Work task ->
From the material below, return every line that includes "reset".

Records supplied ->
☆ ☆ ☆ ☆
**config.mk**
```make
export PLATFORM = sky130hd
export DESIGN_NAME = apf_port_flags
export DESIGN_NICKNAME = d
export VERILOG_FILES = /design/src/rtl/apf_pkg.sv /design/src/rtl/apf_port_flags.sv /design/src/rtl/apf_flag_delay.sv /design/src/rtl/apf_range_check.sv
export VERILOG_INCLUDE_DIRS = /design/src /design/src/rtl
export SDC_FILE = /design/constraint.sdc
export NUM_CORES = 1
export LEC_CHECK = 0
export BUFFER_PORTS_ARGS = -buffer_cell sky130_fd_sc_hd__buf_2
export CAP_MARGIN = 25
export CORE_ASPECT_RATIO = 0.8
export CORE_MARGIN = 1
export CORE_UTILIZATION = 30
export DETAILED_ROUTE_END_ITERATION = 8
export PLACE_DENSITY_LB_ADDON = 0.1
export SETUP_SLACK_MARGIN = 0.3
export SYNTH_ARGS = -nofsm -noshare
export SYNTH_HDL_FRONTEND = slang
export SYNTH_SLANG_ARGS = --single-unit
```
**constraint.sdc**
```tcl
create_clock -name sys_clk_i -period 13.7 [get_ports sys_clk_i]
set_clock_uncertainty 0.05 [all_clocks]
set_input_delay 2.74 -clock sys_clk_i [delete_from_list [all_inputs] [get_ports sys_clk_i]]
set_output_delay 2.74 -clock sys_clk_i [all_outputs]
set_load 0.02 [all_outputs]
```
**src/rtl/apf_map.svh**
```systemverilog
// Register offsets, field positions and reset values of the port/flag block
`ifndef APF_MAP_SVH
`define APF_MAP_SVH

`define APF_OFS_CTRL 8'h00
`define APF_OFS_SRC_BASE 8'h04
`define APF_SRC_STRIDE 8'h08
`define APF_OFS_WIN_BASE 8'h1C
`define APF_WIN_STRIDE 8'h04
`define APF_OFS_FLAGS 8'h28
`define APF_OFS_IRQ_STATUS 8'h2C
`define APF_OFS_IRQ_MASK 8'h30

`define APF_CTRL_3D_BIT 0
`define APF_CTRL_DIM_LSB 2
`define APF_CTRL_SDLY_LSB 4
`define APF_CTRL_TDLY_LSB 8
`define APF_CTRL_EDLY_LSB 12

`define APF_WIN_LO_LSB 0
`define APF_WIN_HI_LSB 16

`define APF_IRQ_SRC_BIT 0
`define APF_IRQ_TGT_BIT 1
`define APF_IRQ_END_BIT 2

`define APF_FLAG_SRC_BIT 0
`define APF_FLAG_TGT_BIT 1
`define APF_FLAG_END_BIT 2

`define APF_BOUND_RST 24'h000000
`define APF_WIN_RST 12'h000
`define APF_DELAY_MAX 7

`endif

```
**src/rtl/apf_pkg.sv**
```systemverilog
// Types shared by the port/flag block
`default_nettype none
package apf_pkg;
	typedef logic [2:0] apf_delay_t;
	typedef logic [23:0] apf_src_addr_t;
	typedef logic [11:0] apf_tgt_addr_t;
	typedef enum logic [1:0] {
		APF_DIM_COL = 2'h0,
		APF_DIM_ROW = 2'h1,
		APF_DIM_PAGE = 2'h2
	} apf_dim_t;
endpackage
`default_nettype wire

```
**src/rtl/apf_port_flags.sv**
```systemverilog
// Address port enables, source/target/last-walk flags and APB registers
`default_nettype none
`include "apf_map.svh"
module apf_port_flags (
	input wire logic sys_clk_i, // System clock, 125 MHz
	input wire logic rst_i, // Async reset, active high
	input wire logic [7:0] paddr_i, // APB address
	input wire logic psel_i, // APB select
	input wire logic penable_i, // APB enable
	input wire logic pwrite_i, // APB direction
	input wire logic [31:0] pwdata_i, // APB write data
	output logic [31:0] prdata_o, // APB read data
	output logic pready_o, // APB ready
	output logic pslverr_o, // APB error, unmapped address
	input wire logic src_port_oe_n_i, // Source port enable pin
	input wire logic coef_port_oe_n_i, // Coefficient port enable pin
	input wire logic tgt_port_oe_n_i, // Target port enable pin
	input wire logic [23:0] source_address_i, // Source address from core
	input wire logic [7:0] coefficient_address_i, // Coef address from core
	input wire logic [11:0] target_address_i, // Target address from core
	input wire logic target_write_n_i, // Target write strobe from core
	input wire logic [23:0] src_coord_i, // Own source component
	input wire logic [11:0] tgt_col_i, // Current target column
	input wire logic [11:0] tgt_row_i, // Current target row
	input wire logic [11:0] tgt_page_i, // Current target page
	input wire logic walk_last_i, // Last walk of own dimension
	output logic [23:0] source_address_o, // Source address pin
	output logic source_address_oe_o, // Source pin drive enable
	output logic [7:0] coefficient_address_o, // Coef address pin
	output logic coefficient_address_oe_o, // Coef pin drive enable
	output logic [11:0] target_address_o, // Target address pin
	output logic target_address_oe_o, // Target pin drive enable
	output logic target_write_n_o, // Target write strobe pin
	output logic target_write_oe_o, // Strobe pin drive enable
	output logic source_in_range_n_o, // Source valid flag, active low
	output logic target_in_window_n_o, // Target valid flag, active low
	output logic dimension_last_walk_o, // Last walk flag
	output logic irq_o // Interrupt, level
);
	logic three_d_reg;
	apf_pkg::apf_dim_t dim_reg;
	apf_pkg::apf_delay_t source_flag_delay_reg;
	apf_pkg::apf_delay_t target_flag_delay_reg;
	apf_pkg::apf_delay_t last_walk_flag_delay_reg;
	apf_pkg::apf_src_addr_t src_lower_reg [0:2];
	apf_pkg::apf_src_addr_t src_upper_reg [0:2];
	apf_pkg::apf_tgt_addr_t win_lower_reg [0:2];
	apf_pkg::apf_tgt_addr_t win_upper_reg [0:2];
	logic [2:0] win_inside;
	logic [2:0] src_hit;
	logic [2:0] win_hit;
	logic [2:0] src_inside_dim;
	logic src_inside;
	logic tgt_inside;
	logic src_nom_reg;
	logic tgt_nom_reg;
	logic end_nom_reg;
	logic [23:0] source_address_reg;
	logic [7:0] coefficient_address_reg;
	logic [11:0] target_address_reg;
	logic target_write_n_reg;
	logic [2:0] flags;
	logic [2:0] flags_prev_reg;
	logic [2:0] irq_event;
	logic [2:0] irq_status_reg;
	logic [2:0] irq_mask_reg;
	logic [2:0] rd_clear_reg;
	logic [31:0] rd_data;
	logic addr_hit;
	logic setup_rd;
	logic access_wr;
	logic access_rd;
	logic [31:0] prdata_reg;

	// Enables bypass the clock entirely so the pins float at once
	assign source_address_oe_o = ~src_port_oe_n_i;
	assign coefficient_address_oe_o = ~coef_port_oe_n_i;
	// No addressing mode term on purpose: one enable for both modes
	assign target_address_oe_o = ~tgt_port_oe_n_i;
	assign target_write_oe_o = ~tgt_port_oe_n_i;
	assign source_address_o = source_address_reg;
	assign coefficient_address_o = coefficient_address_reg;
	assign target_address_o = target_address_reg;
	assign target_write_n_o = target_write_n_reg;

	always_ff @(posedge sys_clk_i or posedge rst_i) begin
		if (rst_i) begin
			source_address_reg <= 24'h000000;
			coefficient_address_reg <= 8'h00;
			target_address_reg <= 12'h000;
			target_write_n_reg <= 1'b1;
		end else begin
			source_address_reg <= source_address_i;
			coefficient_address_reg <= coefficient_address_i;
			target_address_reg <= target_address_i;
			target_write_n_reg <= target_write_n_i;
		end
	end

	assign setup_rd = psel_i & ~penable_i & ~pwrite_i;
	assign access_wr = psel_i & penable_i & pwrite_i & addr_hit;
	assign access_rd = psel_i & penable_i & ~pwrite_i;

	// Per-dimension bounds, source compare and register slots
	genvar gi;
	generate
		for (gi = 0; gi < 3; gi++) begin : g_dim
			localparam logic [7:0] LO_OFS =
				8'(`APF_OFS_SRC_BASE + `APF_SRC_STRIDE * gi);
			localparam logic [7:0] HI_OFS = 8'(LO_OFS + 8'h04);
			localparam logic [7:0] WIN_OFS =
				8'(`APF_OFS_WIN_BASE + `APF_WIN_STRIDE * gi);
			assign src_hit[gi] = (paddr_i == LO_OFS) || (paddr_i == HI_OFS);
			assign win_hit[gi] = (paddr_i == WIN_OFS);
			always_ff @(posedge sys_clk_i or posedge rst_i) begin
				if (rst_i) begin
					src_lower_reg[gi] <= `APF_BOUND_RST;
					src_upper_reg[gi] <= `APF_BOUND_RST;
					win_lower_reg[gi] <= `APF_WIN_RST;
					win_upper_reg[gi] <= `APF_WIN_RST;
				end else if (access_wr) begin
					if (paddr_i == LO_OFS) begin
						src_lower_reg[gi] <= pwdata_i[23:0];
					end
					if (paddr_i == HI_OFS) begin
						src_upper_reg[gi] <= pwdata_i[23:0];
					end
					// Own window per device
					if (paddr_i == WIN_OFS) begin
						win_lower_reg[gi] <=
							pwdata_i[`APF_WIN_LO_LSB +: 12];
						win_upper_reg[gi] <=
							pwdata_i[`APF_WIN_HI_LSB +: 12];
					end
				end
			end
			apf_range_check #(.W(24)) u_src_chk (
				.value_i(src_coord_i),
				.lower_i(src_lower_reg[gi]),
				.upper_i(src_upper_reg[gi]),
				.inside_o(src_inside_dim[gi])
			);
		end
	endgenerate

	// Unsigned 12-bit window compares
	apf_range_check #(.W(12)) u_win_col (
		.value_i(tgt_col_i),
		.lower_i(win_lower_reg[0]),
		.upper_i(win_upper_reg[0]),
		.inside_o(win_inside[0])
	);
	apf_range_check #(.W(12)) u_win_row (
		.value_i(tgt_row_i),
		.lower_i(win_lower_reg[1]),
		.upper_i(win_upper_reg[1]),
		.inside_o(win_inside[1])
	);
	apf_range_check #(.W(12)) u_win_page (
		.value_i(tgt_page_i),
		.lower_i(win_lower_reg[2]),
		.upper_i(win_upper_reg[2]),
		.inside_o(win_inside[2])
	);

	always_comb begin
		case (dim_reg)
			apf_pkg::APF_DIM_ROW: src_inside = src_inside_dim[1];
			apf_pkg::APF_DIM_PAGE: src_inside = src_inside_dim[2];
			default: src_inside = src_inside_dim[0];
		endcase
	end

	// Page bounds only matter for volume images
	assign tgt_inside = win_inside[0] & win_inside[1] &
		(~three_d_reg | win_inside[2]);

	// Nominal flags land with the addresses they describe
	always_ff @(posedge sys_clk_i or posedge rst_i) begin
		if (rst_i) begin
			src_nom_reg <= 1'b1;
			tgt_nom_reg <= 1'b1;
			end_nom_reg <= 1'b0;
		end else begin
			src_nom_reg <= ~src_inside;
			tgt_nom_reg <= ~tgt_inside;
			end_nom_reg <= walk_last_i;
		end
	end

	apf_flag_delay #(.RST_VAL(1'b1)) u_src_dly (
		.sys_clk_i(sys_clk_i),
		.rst_i(rst_i),
		.d_i(src_nom_reg),
		.sel_i(source_flag_delay_reg),
		.q_o(source_in_range_n_o)
	);
	apf_flag_delay #(.RST_VAL(1'b1)) u_tgt_dly (
		.sys_clk_i(sys_clk_i),
		.rst_i(rst_i),
		.d_i(tgt_nom_reg),
		.sel_i(target_flag_delay_reg),
		.q_o(target_in_window_n_o)
	);
	apf_flag_delay #(.RST_VAL(1'b0)) u_end_dly (
		.sys_clk_i(sys_clk_i),
		.rst_i(rst_i),
		.d_i(end_nom_reg),
		.sel_i(last_walk_flag_delay_reg),
		.q_o(dimension_last_walk_o)
	);

	assign flags[`APF_FLAG_SRC_BIT] = source_in_range_n_o;
	assign flags[`APF_FLAG_TGT_BIT] = target_in_window_n_o;
	assign flags[`APF_FLAG_END_BIT] = dimension_last_walk_o;

	always_ff @(posedge sys_clk_i or posedge rst_i) begin
		if (rst_i) begin
			three_d_reg <= 1'b0;
			dim_reg <= apf_pkg::APF_DIM_COL;
			source_flag_delay_reg <= 3'h0;
			target_flag_delay_reg <= 3'h0;
			last_walk_flag_delay_reg <= 3'h0;
			irq_mask_reg <= 3'h0;
		end else if (access_wr) begin
			if (paddr_i == `APF_OFS_CTRL) begin
				three_d_reg <= pwdata_i[`APF_CTRL_3D_BIT];
				dim_reg <= apf_pkg::apf_dim_t'(
					pwdata_i[`APF_CTRL_DIM_LSB +: 2]);
				source_flag_delay_reg <= pwdata_i[`APF_CTRL_SDLY_LSB +: 3];
				target_flag_delay_reg <= pwdata_i[`APF_CTRL_TDLY_LSB +: 3];
				last_walk_flag_delay_reg <=
					pwdata_i[`APF_CTRL_EDLY_LSB +: 3];
			end
			if (paddr_i == `APF_OFS_IRQ_MASK) begin
				irq_mask_reg <= pwdata_i[2:0];
			end
		end
	end

	// Events are rising edges of the flags as they leave the pins
	assign irq_event = flags & ~flags_prev_reg;

	// Clear only what the read returned, and a new event wins
	always_ff @(posedge sys_clk_i or posedge rst_i) begin
		if (rst_i) begin
			// Idle flag levels, so leaving reset is no event
			flags_prev_reg <= 3'h3;
			irq_status_reg <= 3'h0;
		end else begin
			flags_prev_reg <= flags;
			if (access_rd && paddr_i == `APF_OFS_IRQ_STATUS) begin
				irq_status_reg <= (irq_status_reg & ~rd_clear_reg) |
					irq_event;
			end else begin
				irq_status_reg <= irq_status_reg | irq_event;
			end
		end
	end

	assign irq_o = |(irq_status_reg & irq_mask_reg);

	always_comb begin
		rd_data = 32'h00000000;
		addr_hit = 1'b1;
		case (paddr_i)
			`APF_OFS_CTRL: begin
				rd_data[`APF_CTRL_3D_BIT] = three_d_reg;
				rd_data[`APF_CTRL_DIM_LSB +: 2] = dim_reg;
				rd_data[`APF_CTRL_SDLY_LSB +: 3] = source_flag_delay_reg;
				rd_data[`APF_CTRL_TDLY_LSB +: 3] = target_flag_delay_reg;
				rd_data[`APF_CTRL_EDLY_LSB +: 3] = last_walk_flag_delay_reg;
			end
			`APF_OFS_FLAGS: rd_data[2:0] = flags;
			`APF_OFS_IRQ_STATUS: rd_data[2:0] = irq_status_reg;
			`APF_OFS_IRQ_MASK: rd_data[2:0] = irq_mask_reg;
			default: begin
				addr_hit = |src_hit | |win_hit;
				for (int i = 0; i < 3; i++) begin
					if (paddr_i == 8'(`APF_OFS_SRC_BASE +
						`APF_SRC_STRIDE * i)) begin
						rd_data[23:0] = src_lower_reg[i];
					end else if (paddr_i == 8'(`APF_OFS_SRC_BASE +
						`APF_SRC_STRIDE * i + 4)) begin
						rd_data[23:0] = src_upper_reg[i];
					end else if (win_hit[i]) begin
						rd_data[`APF_WIN_LO_LSB +: 12] = win_lower_reg[i];
						rd_data[`APF_WIN_HI_LSB +: 12] = win_upper_reg[i];
					end
				end
			end
		endcase
	end

	// Read data is caught in setup so the access phase needs no wait
	always_ff @(posedge sys_clk_i or posedge rst_i) begin
		if (rst_i) begin
			prdata_reg <= 32'h00000000;
			rd_clear_reg <= 3'h0;
		end else if (setup_rd) begin
			prdata_reg <= rd_data;
			rd_clear_reg <= (paddr_i == `APF_OFS_IRQ_STATUS) ?
				irq_status_reg : 3'h0;
		end
	end

	assign prdata_o = prdata_reg;
	assign pready_o = 1'b1;
	assign pslverr_o = psel_i & penable_i & ~addr_hit;
endmodule
`default_nettype wire

```
**src/rtl/apf_flag_delay.sv**
```systemverilog
// Programmable zero to seven cycle delay line for one flag
`default_nettype none
`include "apf_map.svh"
module apf_flag_delay #(
	parameter logic RST_VAL = 1'b0
) (
	input wire logic sys_clk_i, // System clock
	input wire logic rst_i, // Async reset, active high
	input wire logic d_i, // Flag at nominal timing
	input wire apf_pkg::apf_delay_t sel_i, // Extra cycles of delay
	output logic q_o // Delayed flag
);
	logic [`APF_DELAY_MAX-1:0] sh_reg;

	always_ff @(posedge sys_clk_i or posedge rst_i) begin
		if (rst_i) begin
			sh_reg <= {`APF_DELAY_MAX{RST_VAL}};
		end else begin
			sh_reg <= {sh_reg[`APF_DELAY_MAX-2:0], d_i};
		end
	end

	// Zero selects the nominal flop itself, each step adds one stage
	always_comb begin
		if (sel_i == 3'h0) begin
			q_o = d_i;
		end else begin
			q_o = sh_reg[sel_i - 3'h1];
		end
	end
endmodule
`default_nettype wire

```
**src/rtl/apf_range_check.sv**
```systemverilog
// Inclusive unsigned bound comparison
`default_nettype none
module apf_range_check #(
	parameter int W = 12
) (
	input wire logic [W-1:0] value_i, // Value under test
	input wire logic [W-1:0] lower_i, // Lowest value inside
	input wire logic [W-1:0] upper_i, // Highest value inside
	output logic inside_o // Value lies within bounds
);
	assign inside_o = (value_i >= lower_i) && (value_i <= upper_i);
endmodule
`default_nettype wire

```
☆ ☆ ☆ ☆
Response to this exercise ->
// Register offsets, field positions and reset values of the port/flag block
	input wire logic rst_i, // Async reset, active high
			// Idle flag levels, so leaving reset is no event
	input wire logic rst_i, // Async reset, active high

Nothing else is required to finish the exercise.